Am I really just a serial dater who breaks hearts? The thought doesn’t sit well with me. Maybe it’s time to take a step back and reevaluate my priorities. Maybe it’s time to figure out what I really want in life.

But then again, Billie keeps popping up in my mind. It’s like I can’t escape her, even when I try. And when I do think about her, my heart beats just a little bit faster.

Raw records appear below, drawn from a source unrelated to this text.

Source: an optimization exercise on an open RTL-to-GDS flow (aim: small area). Production flows keep margins and buffers that such runs may drop.
Where RTL was checked, it was by simulation tests only, not by an equivalence proof against the original.
Power and IR drop assume default switching activity. The clock port is modelled as an ideal driver; clocking choices that lean on that would not hold on a real chip.

Setup of exp/nickel:
Design Loto, start of the top module:
module Loto (Clk, BPBack, BPReview, BPReset, BPTirage, A1, A2, A3, A4);
Size: about 650 flip-flops, about 16000 um^2 of cells after synthesis.
clock: 15.0 ns
lec_check: 0
cap_margin: 20
core_margin: 2
core_utilization: 40
slew_margin: 20
standard.sh (not shown) runs the stock make flow with config.mk's settings and CLKGATE_MAP_FILE= SYNTH_SCRIPT=/design/flow/synth_recipe.tcl, a recipe that flattens the netlist after the stock synthesis.
==> flow/flow/run.sh <==
#!/bin/bash
# The standard layout (standard.sh) with changes that save cell area:
# - after placement resizing, the resizer's power recovery downsizes gates that
#   have timing slack to spare, then repair_design fixes slew and capacitance
#   again (flow/post_resize.tcl);
# - ports get the smallest buffer;
# - clock tree synthesis uses small clock buffers, larger sink clusters and no
#   dummy loads.
set -euo pipefail
export POST_RESIZE_TCL="$PWD/flow/post_resize.tcl"
export BUFFER_PORTS_ARGS="-buffer_cell sky130_fd_sc_hd__buf_1"
export CTS_ARGS="-sink_clustering_enable -repair_clock_nets -dont_use_dummy_load -buf_list {sky130_fd_sc_hd__clkbuf_4 sky130_fd_sc_hd__clkbuf_8} -sink_clustering_size 14 -sink_clustering_max_diameter 40"
bash standard.sh > standard.log 2>&1
==> flow/flow/post_resize.tcl <==
# Sourced by ORFS's resize.tcl after repair_design (POST_RESIZE_TCL).
log_cmd estimate_parasitics -placement
log_cmd repair_timing -recover_power 100 -verbose
log_cmd estimate_parasitics -placement
repair_design_helper
Inputs modified between exp/nickel and exp/yarrow:
# exp/nickel
export LEC_CHECK = 0
export CAP_MARGIN = 20
export CORE_MARGIN = 2
export CORE_UTILIZATION = 40
export SLEW_MARGIN = 20
create_clock -name core_clock -period 15.0 [get_ports {Clk}]
# exp/yarrow
export LEC_CHECK = 0
export CAP_MARGIN = 20
export CORE_MARGIN = 2
export CORE_UTILIZATION = 60
export SLEW_MARGIN = 20
create_clock -name core_clock -period 15.0 [get_ports {Clk}]
-- flow/flow/run.sh --
<<< exp/nickel, line 12
export CTS_ARGS="-sink_clustering_enable -repair_clock_nets -dont_use_dummy_load -buf_list {sky130_fd_sc_hd__clkbuf_4 sky130_fd_sc_hd__clkbuf_8} -sink_clustering_size 14 -sink_clustering_max_diameter 40"
>>> exp/yarrow, line 12
export CTS_ARGS="-sink_clustering_enable -repair_clock_nets -dont_use_dummy_load -buf_list {sky130_fd_sc_hd__clkbuf_4 sky130_fd_sc_hd__clkbuf_8} -sink_clustering_size 20 -sink_clustering_max_diameter 60"
==> results.txt <==
In exp/yarrow the global-route usage over all layers turned out 4.5 points higher than in exp/nickel.
Compared with exp/nickel, exp/yarrow shows a count of clock-buffer cells in the layout that is 20 lower.
exp/nickel → exp/yarrow: DRC violation count after routing held steady, post-route worst setup slack went up by 0.049 ns, total number of nets in the final design shows a reduction of 19, total via count in the routed design has decreased.
The combinational cell fraction of total power was comparable across exp/yarrow and exp/nickel.
Going from exp/nickel to exp/yarrow, number of global-route vias before repair shrank by a few percent.
| proportion of cell area spent on the clock network | lower: exp/yarrow |
Area of all placed cells without fillers: exp/yarrow vs exp/nickel down 2.8%
No run of this note included a check of the RTL's function; only the layout flow was run.

Another version of the RTL of Loto (not shown whole).
For scale: roughly 1,100 cells after synthesis, ~33 I/O pins.
export LEC_CHECK = 0
export CAP_MARGIN = 20
export CORE_MARGIN = 2
export CORE_UTILIZATION = 40
export SLEW_MARGIN = 20
create_clock -name core_clock -period 15.0 [get_ports {Clk}]
==> flow/flow/run.sh <==
#!/bin/bash
# The standard layout (standard.sh), with changes that save cell area:
# - after the standard synthesis, the combinational logic of its netlist is
#   re-mapped by Yosys/ABC with an area-oriented script (flow/reopt.ys); the
#   flip-flops are kept exactly as the standard synthesis made them;
# - after placement resizing, the resizer's power recovery downsizes gates that
#   have timing slack to spare, then repair_design fixes slew and capacitance
#   again (flow/post_resize.tcl);
# - ports get the smallest buffer;
# - clock tree synthesis uses clkbuf_4/clkbuf_8, sink clusters of up to 20
#   and no dummy loads.
# Each tool's full output goes to a log file in this folder.
set -euo pipefail
export POST_RESIZE_TCL="$PWD/flow/post_resize.tcl"
export BUFFER_PORTS_ARGS="-buffer_cell sky130_fd_sc_hd__buf_1"
export CTS_ARGS="-sink_clustering_enable -repair_clock_nets -dont_use_dummy_load -buf_list {sky130_fd_sc_hd__clkbuf_16} -sink_clustering_size 30 -sink_clustering_max_diameter 80"

R="$PWD/orfs/results/$FLOW_PLATFORM/Loto/base"
bash standard.sh synth > standard_synth.log 2>&1
cp "$R/1_2_yosys.v" "$PWD/standard_1_2_yosys.v"

LIB="$FLOW_HOME/platforms/$FLOW_PLATFORM/lib/sky130_fd_sc_hd__tt_025C_1v80.lib"
DONT_USE=$(grep -o 'cell *( *"\?sky130_fd_sc_hd__\(lpflow_[a-z0-9_]*\|probec\?_p_8\)' "$LIB" \
  | sed 's/.*\(sky130_fd_sc_hd__[a-z0-9_]*\)/-dont_use \1/' | sort -u | tr '\n' ' ')
sed -e "s|{LIB}|$LIB|g" -e "s|{DONT_USE}|$DONT_USE|" -e "s|{NETLIST}|$R/1_2_yosys.v|g" \
  -e "s|{TOP}|$FLOW_TOP|" flow/reopt.ys > reopt_run.ys
yosys -s reopt_run.ys > yosys_reopt.log 2>&1
rm -f "$R/1_synth.odb" "$R/1_synth.sdc"

bash standard.sh > standard.log 2>&1
==> flow/flow/reopt.ys <==
# Re-maps the combinational logic of the standard synthesis netlist for area,
# keeping every flip-flop instance (name, cell type, connections) as it is.
# run.sh fills in {LIB}, {DONT_USE}, {NETLIST} and {TOP} and runs it with yosys -s.
read_liberty -overwrite -setattr liberty_cell -ignore_miss_func {LIB}
blackbox sky130_fd_sc_hd__*df* sky130_fd_sc_hd__*dl* sky130_fd_sc_hd__conb_1
read_verilog {NETLIST}
hierarchy -top {TOP}
flatten
opt_clean
abc -liberty {LIB} {DONT_USE} -script +strash;dc2;dch,-f;amap;strash;dch,-f;amap
opt_clean -purge
splitnets
hilomap -singleton -hicell sky130_fd_sc_hd__conb_1 HI -locell sky130_fd_sc_hd__conb_1 LO
insbuf -buf sky130_fd_sc_hd__buf_1 A X
opt_clean -purge
stat -liberty {LIB}
write_verilog -noattr -nohex -nodec {NETLIST}
Scripts as last shown in full above: flow/flow/post_resize.tcl
Then changed:
--- a/flow/flow/run.sh
+++ b/flow/flow/run.sh
@@ -14,5 +14,5 @@
 export POST_RESIZE_TCL="$PWD/flow/post_resize.tcl"
 export BUFFER_PORTS_ARGS="-buffer_cell sky130_fd_sc_hd__buf_1"
-export CTS_ARGS="-sink_clustering_enable -repair_clock_nets -dont_use_dummy_load -buf_list {sky130_fd_sc_hd__clkbuf_16} -sink_clustering_size 30 -sink_clustering_max_diameter 80"
+export CTS_ARGS="-sink_clustering_enable -repair_clock_nets -dont_use_dummy_load -buf_list {sky130_fd_sc_hd__clkbuf_4 sky130_fd_sc_hd__clkbuf_8} -sink_clustering_size 20 -sink_clustering_max_diameter 60"
 
 R="$PWD/orfs/results/$FLOW_PLATFORM/Loto/base"
Settings changed: CORE_UTILIZATION 40 to 55.
Combinational power shrinks by about 0.7%; total power drops by 2.0%; critical path depth does not change; core utilization came out higher by 16 points; final area is lower by 1.4%; worst setup slack is better by 0.15 ns; register-to-register slack improves by 0.18 ns; routed wire length falls by 1.7%; clock skew is higher by 0.029 ns; non-clock buffer count does not change.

I take a swig of my beer, trying to push the thoughts away. But once something is in my head it takes up permanent residence.

Maybe Carlos is right. Maybe I am a serial dater. Maybe I just go out with women for the sake of it, not because I’m genuinely interested in them.

I’m not in the right headspace for a relationship, and if I keep going down this path, I’ll just hurt more people.

But that doesn’t mean I don’t crave companionship. I want someone to talk to, someone to share my life with. But not someone who will just fall in love with me because of my job or my looks.

I look up and meet Carlos’s gaze. There’s a softness in his eyes that catches me off guard. “You okay?” he asks.

I nod, not trusting myself to speak.

“You know you can talk to me about anything, right?” he says, his voice gentle.

I manage a small smile. “Yeah, I know. Thanks, man.”

We sit in silence for a few minutes, the sound of the kids playing in the background. The sun is setting, casting a warm orange glow on everything around us. It’s a beautiful evening, and I’m in one of my favorite places with my favorite people.